[
https://issues.apache.org/jira/browse/TIKA-881?page=com.atlassian.jira.plugin.system.issuetabpanels:all-tabpanel
]
Ken Krugler reassigned TIKA-881:
--------------------------------
Assignee: (was: Ken Krugler)
Looks like an InputStream issue, not something with HtmlParser. Inputstreams
should get "wrapped" by Tika such that a reset() will always work.
> HtmlParser sometimes(!) throws IOException while determining Html-Encoding
> --------------------------------------------------------------------------
>
> Key: TIKA-881
> URL: https://issues.apache.org/jira/browse/TIKA-881
> Project: Tika
> Issue Type: Bug
> Components: parser
> Affects Versions: 1.0
> Environment: Windows7, JDK1.5, JDK1.6
> Reporter: Klaus v. Einem
> Labels: stability
> Attachments: BugfixHtmlParser.java, HtmlParser.java
>
> Original Estimate: 0.5h
> Remaining Estimate: 0.5h
>
> Attention, this is an ugly one: A non deterministic Bug. It fails only 1 out
> of 10 (approximately).
> java.io.IOException: Resetting to invalid mark
> at java.io.BufferedInputStream.reset(Unknown Source)
> at org.apache.tika.io.ProxyInputStream.reset(ProxyInputStream.java:168)
> at
> org.apache.tika.parser.html.HtmlParser.getEncoding(HtmlParser.java:92)
> at org.apache.tika.parser.html.HtmlParser.parse(HtmlParser.java:188)

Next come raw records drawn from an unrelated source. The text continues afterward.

==> src/rtl/global_to_local_row_map_assert.svh <==
// ----------------------------------------------------------------------------
// Assertion macros for the global-to-local row map
// Short forms for clocked concurrent assertions on clock and reset.
// ----------------------------------------------------------------------------
`ifndef GLOBAL_TO_LOCAL_ROW_MAP_ASSERT_SVH
`define GLOBAL_TO_LOCAL_ROW_MAP_ASSERT_SVH

// Checked only outside reset.
`define G2L_ASSERT_SYNC(label, prop, msg) \
   label: assert property (@(posedge clock) disable iff (reset) prop) else $error(msg);

// Checked at every edge, reset included.
`define G2L_ASSERT_ANY(label, prop, msg) \
   label: assert property (@(posedge clock) prop) else $error(msg);

`endif

==> src/rtl/g2l_pkg.sv <==
// ----------------------------------------------------------------------------
// g2l_pkg
// Widths, codes and shared types of the global-to-local row map.
// ----------------------------------------------------------------------------
package g2l_pkg;

   localparam int GHOST_DEPTH = 1024;
   localparam int IDX_W       = (GHOST_DEPTH > 1) ? $clog2(GHOST_DEPTH) : 1;
   localparam int CNT_W       = $clog2(GHOST_DEPTH + 1);

   localparam int ROW_W       = 32;
   localparam int SLOT_W      = 10;
   localparam int BEGIN_W     = 32;
   localparam int OCOUNT_W    = 31;
   localparam int GCOUNT_W    = 11;
   localparam int INDEX_W     = 32;

   localparam int CSR_DATA_W  = 32;
   localparam int CSR_ADDR_W  = 4;
   localparam int REG_IDX_W   = 2;

   localparam logic [REG_IDX_W-1:0] REG_OWNED_BEGIN = 2'd0;
   localparam logic [REG_IDX_W-1:0] REG_OWNED_COUNT = 2'd1;
   localparam logic [REG_IDX_W-1:0] REG_GHOST_COUNT = 2'd2;

   localparam logic MODE_LOOKUP = 1'b0;
   localparam logic MODE_LOAD   = 1'b1;

   typedef struct packed {
      logic [BEGIN_W-1:0]  owned_begin;
      logic [OCOUNT_W-1:0] owned_count;
      logic [GCOUNT_W-1:0] ghost_count;
   } cfg_type;

   typedef struct packed {
      logic             wr_en;
      logic [IDX_W-1:0] wr_addr;
      logic [ROW_W-1:0] wr_data;
      logic             rd_en;
      logic [IDX_W-1:0] rd_addr;
   } ram_req_type;

endpackage
## src/rtl/global_to_local_row_map_assert.svh

```systemverilog
// ----------------------------------------------------------------------------
// Assertion macros for the global-to-local row map
// Short forms for clocked concurrent assertions on clock and reset.
// ----------------------------------------------------------------------------
`ifndef GLOBAL_TO_LOCAL_ROW_MAP_ASSERT_SVH
`define GLOBAL_TO_LOCAL_ROW_MAP_ASSERT_SVH

// Checked only outside reset.
`define G2L_ASSERT_SYNC(label, prop, msg) \
   label: assert property (@(posedge clock) disable iff (reset) prop) else $error(msg);

// Checked at every edge, reset included.
`define G2L_ASSERT_ANY(label, prop, msg) \
   label: assert property (@(posedge clock) prop) else $error(msg);

`endif

```

## src/rtl/g2l_pkg.sv

```systemverilog
// ----------------------------------------------------------------------------
// g2l_pkg
// Widths, codes and shared types of the global-to-local row map.
// ----------------------------------------------------------------------------
package g2l_pkg;

   localparam int GHOST_DEPTH = 1024;
   localparam int IDX_W       = (GHOST_DEPTH > 1) ? $clog2(GHOST_DEPTH) : 1;
   localparam int CNT_W       = $clog2(GHOST_DEPTH + 1);

   localparam int ROW_W       = 32;
   localparam int SLOT_W      = 10;
   localparam int BEGIN_W     = 32;
   localparam int OCOUNT_W    = 31;
   localparam int GCOUNT_W    = 11;
   localparam int INDEX_W     = 32;

   localparam int CSR_DATA_W  = 32;
   localparam int CSR_ADDR_W  = 4;
   localparam int REG_IDX_W   = 2;

   localparam logic [REG_IDX_W-1:0] REG_OWNED_BEGIN = 2'd0;
   localparam logic [REG_IDX_W-1:0] REG_OWNED_COUNT = 2'd1;
   localparam logic [REG_IDX_W-1:0] REG_GHOST_COUNT = 2'd2;

   localparam logic MODE_LOOKUP = 1'b0;
   localparam logic MODE_LOAD   = 1'b1;

   typedef struct packed {
      logic [BEGIN_W-1:0]  owned_begin;
      logic [OCOUNT_W-1:0] owned_count;
      logic [GCOUNT_W-1:0] ghost_count;
   } cfg_type;

   typedef struct packed {
      logic             wr_en;
      logic [IDX_W-1:0] wr_addr;
      logic [ROW_W-1:0] wr_data;
      logic             rd_en;
      logic [IDX_W-1:0] rd_addr;
   } ram_req_type;

endpackage

```

## src/rtl/g2l_if.sv

```systemverilog
// ----------------------------------------------------------------------------
// g2l channel interfaces
// Valid/ready channels for request items and lookup results.
// ----------------------------------------------------------------------------
interface g2l_req_if;
   import g2l_pkg::*;

   logic              valid;
   logic              ready;
   logic              mode;
   logic [ROW_W-1:0]  row;
   logic [SLOT_W-1:0] slot;

   modport source (output valid, output mode, output row, output slot, input ready);
   modport sink   (input valid, input mode, input row, input slot, output ready);
endinterface

interface g2l_rsp_if;
   import g2l_pkg::*;

   logic               valid;
   logic               ready;
   logic [INDEX_W-1:0] local_index;
   logic               found;
   logic               is_ghost;

   modport source (output valid, output local_index, output found, output is_ghost,
                   input ready);
   modport sink   (input valid, input local_index, input found, input is_ghost,
                   output ready);
endinterface

```

## src/rtl/g2l_search_seq.sv

```systemverilog
// ----------------------------------------------------------------------------
// g2l_search_seq
// Sequencer for the owned range check and the lower-bound ghost search.
// ----------------------------------------------------------------------------
module g2l_search_seq (
   input  logic                       clock,
   input  logic                       reset,
   input  g2l_pkg::cfg_type           cfg,
   g2l_req_if.sink                    req,
   g2l_rsp_if.source                  rsp,
   output g2l_pkg::ram_req_type       ram_req,
   input  logic [g2l_pkg::ROW_W-1:0]  rd_data
);
   import g2l_pkg::*;

   localparam logic [2:0] ST_IDLE   = 3'd0;
   localparam logic [2:0] ST_CHECK  = 3'd1;
   localparam logic [2:0] ST_SEARCH = 3'd2;
   localparam logic [2:0] ST_FINAL  = 3'd3;
   localparam logic [2:0] ST_RESULT = 3'd4;

   logic [2:0]         state_ff, state_in;
   logic [ROW_W-1:0]   row_ff, row_in;
   logic [CNT_W-1:0]   lo_ff, lo_in;
   logic [CNT_W-1:0]   hi_ff, hi_in;
   logic [CNT_W-1:0]   mid_ff, mid_in;
   logic [CNT_W-1:0]   lim_ff, lim_in;
   logic [INDEX_W-1:0] res_index_ff, res_index_in;
   logic               res_found_ff, res_found_in;
   logic               res_ghost_ff, res_ghost_in;
   logic               rsp_valid_ff, rsp_valid_in;
   logic [INDEX_W-1:0] out_index_ff, out_index_in;
   logic               out_found_ff, out_found_in;
   logic               out_ghost_ff, out_ghost_in;

   logic               accept;
   logic               owned;
   logic [CNT_W-1:0]   limit;
   logic               less;
   logic [CNT_W-1:0]   lo_step, hi_step, mid_step;

   assign req.ready = (state_ff == ST_IDLE);
   assign accept    = req.valid && req.ready;

   // The upper bound uses 33 bits so that begin + count never wraps.
   assign owned = (row_ff >= cfg.owned_begin) &&
                  ({1'b0, row_ff} < ({1'b0, cfg.owned_begin} + 33'(cfg.owned_count)));

   assign limit = (32'(cfg.ghost_count) > 32'(GHOST_DEPTH)) ?
                  CNT_W'(GHOST_DEPTH) : CNT_W'(cfg.ghost_count);

   // One probe per cycle: the read data belongs to mid_ff.
   assign less     = rd_data < row_ff;
   assign lo_step  = less ? (mid_ff + 1'b1) : lo_ff;
   assign hi_step  = less ? hi_ff : mid_ff;
   assign mid_step = lo_step + ((hi_step - lo_step) >> 1);

   always_comb begin
      state_in     = state_ff;
      row_in       = row_ff;
      lo_in        = lo_ff;
      hi_in        = hi_ff;
      mid_in       = mid_ff;
      lim_in       = lim_ff;
      res_index_in = res_index_ff;
      res_found_in = res_found_ff;
      res_ghost_in = res_ghost_ff;
      rsp_valid_in = rsp_valid_ff && !rsp.ready;
      out_index_in = out_index_ff;
      out_found_in = out_found_ff;
      out_ghost_in = out_ghost_ff;
      ram_req      = '0;
      ram_req.wr_addr = IDX_W'(req.slot);
      ram_req.wr_data = req.row;

      unique case (state_ff)
         ST_IDLE: begin
            if (accept) begin
               if (req.mode == MODE_LOAD) begin
                  ram_req.wr_en = (32'(req.slot) < 32'(GHOST_DEPTH));
               end else begin
                  row_in   = req.row;
                  state_in = ST_CHECK;
               end
            end
         end
         ST_CHECK: begin
            if (owned) begin
               res_index_in = row_ff - cfg.owned_begin;
               res_found_in = 1'b1;
               res_ghost_in = 1'b0;
               state_in     = ST_RESULT;
            end else begin
               lo_in           = '0;
               hi_in           = limit;
               lim_in          = limit;
               mid_in          = limit >> 1;
               ram_req.rd_en   = 1'b1;
               ram_req.rd_addr = IDX_W'(limit >> 1);
               // With an empty table mid is zero, so the read also serves the final check.
               state_in        = (limit != '0) ? ST_SEARCH : ST_FINAL;
            end
         end
         ST_SEARCH: begin
            lo_in         = lo_step;
            hi_in         = hi_step;
            ram_req.rd_en = 1'b1;
            if (lo_step < hi_step) begin
               mid_in          = mid_step;
               ram_req.rd_addr = IDX_W'(mid_step);
            end else begin
               ram_req.rd_addr = IDX_W'(lo_step);
               state_in        = ST_FINAL;
            end
         end
         ST_FINAL: begin
            if ((lo_ff < lim_ff) && (rd_data == row_ff)) begin
               res_index_in = INDEX_W'(33'(cfg.owned_count) + 33'(lo_ff));
               res_found_in = 1'b1;
               res_ghost_in = 1'b1;
            end else begin
               res_index_in = '0;
               res_found_in = 1'b0;
               res_ghost_in = 1'b0;
            end
            state_in = ST_RESULT;
         end
         ST_RESULT: begin
            if (!rsp_valid_ff || rsp.ready) begin
               rsp_valid_in = 1'b1;
               out_index_in = res_index_ff;
               out_found_in = res_found_ff;
               out_ghost_in = res_ghost_ff;
               state_in     = ST_IDLE;
            end
         end
         default: begin
            state_in = ST_IDLE;
         end
      endcase
   end

   always_ff @(posedge clock) begin
      if (reset) begin
         state_ff     <= ST_IDLE;
         rsp_valid_ff <= 1'b0;
      end else begin
         state_ff     <= state_in;
         rsp_valid_ff <= rsp_valid_in;
      end
   end

   always_ff @(posedge clock) begin
      row_ff       <= row_in;
      lo_ff        <= lo_in;
      hi_ff        <= hi_in;
      mid_ff       <= mid_in;
      lim_ff       <= lim_in;
      res_index_ff <= res_index_in;
      res_found_ff <= res_found_in;
      res_ghost_ff <= res_ghost_in;
      out_index_ff <= out_index_in;
      out_found_ff <= out_found_in;
      out_ghost_ff <= out_ghost_in;
   end

   assign rsp.valid       = rsp_valid_ff;
   assign rsp.local_index = out_index_ff;
   assign rsp.found       = out_found_ff;
   assign rsp.is_ghost    = out_ghost_ff;

endmodule

```

## src/flat_wrapper.sv

```systemverilog
// flat-port wrapper written by rule: the top's interface ports become plain ports
module g2l_search_seq_flat import g2l_pkg::*;
  (clock, reset, cfg, ram_req, rd_data, req_valid, req_mode, req_row, req_slot, req_ready, rsp_valid, rsp_local_index, rsp_found, rsp_is_ghost, rsp_ready);
  g2l_req_if req_i ();
  g2l_rsp_if rsp_i ();
  input  logic clock;
  input  logic reset;
  input  g2l_pkg::cfg_type cfg;
  output g2l_pkg::ram_req_type ram_req;
  input  logic [g2l_pkg::ROW_W-1:0] rd_data;
  input wire logic [$bits(req_i.valid)-1:0] req_valid;
  input wire logic [$bits(req_i.mode)-1:0] req_mode;
  input wire logic [$bits(req_i.row)-1:0] req_row;
  input wire logic [$bits(req_i.slot)-1:0] req_slot;
  output wire logic [$bits(req_i.ready)-1:0] req_ready;
  output wire logic [$bits(rsp_i.valid)-1:0] rsp_valid;
  output wire logic [$bits(rsp_i.local_index)-1:0] rsp_local_index;
  output wire logic [$bits(rsp_i.found)-1:0] rsp_found;
  output wire logic [$bits(rsp_i.is_ghost)-1:0] rsp_is_ghost;
  input wire logic [$bits(rsp_i.ready)-1:0] rsp_ready;
  assign req_i.valid = req_valid;
  assign req_i.mode = req_mode;
  assign req_i.row = req_row;
  assign req_i.slot = req_slot;
  assign req_ready = req_i.ready;
  assign rsp_valid = rsp_i.valid;
  assign rsp_local_index = rsp_i.local_index;
  assign rsp_found = rsp_i.found;
  assign rsp_is_ghost = rsp_i.is_ghost;
  assign rsp_i.ready = rsp_ready;
  g2l_search_seq u_core (.clock(clock), .reset(reset), .cfg(cfg), .req(req_i), .rsp(rsp_i), .ram_req(ram_req), .rd_data(rd_data));
endmodule
```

> In the getEncoding()-Method: To re-read() the input stream, the current read
> position is marked and the readlimit (maximum number of bytes to be read
> before the mark position gets invalidated) is given.
> So far so good, but then an InputStreamReader comes into play. When you check
> the API-Doc you see this:
> * ...
> * To enable the efficient conversion of bytes to characters, more bytes may
> * be read ahead from the underlying stream than are necessary to satisfy the
> * current read operation.
> * ...
> Please notice the term "may"... So, when this happens the following reset()
> on the stream will throw the Exception because the mark position gets
> invalidated (the number of read bytes exceeds the readlimit).
--
This message is automatically generated by JIRA.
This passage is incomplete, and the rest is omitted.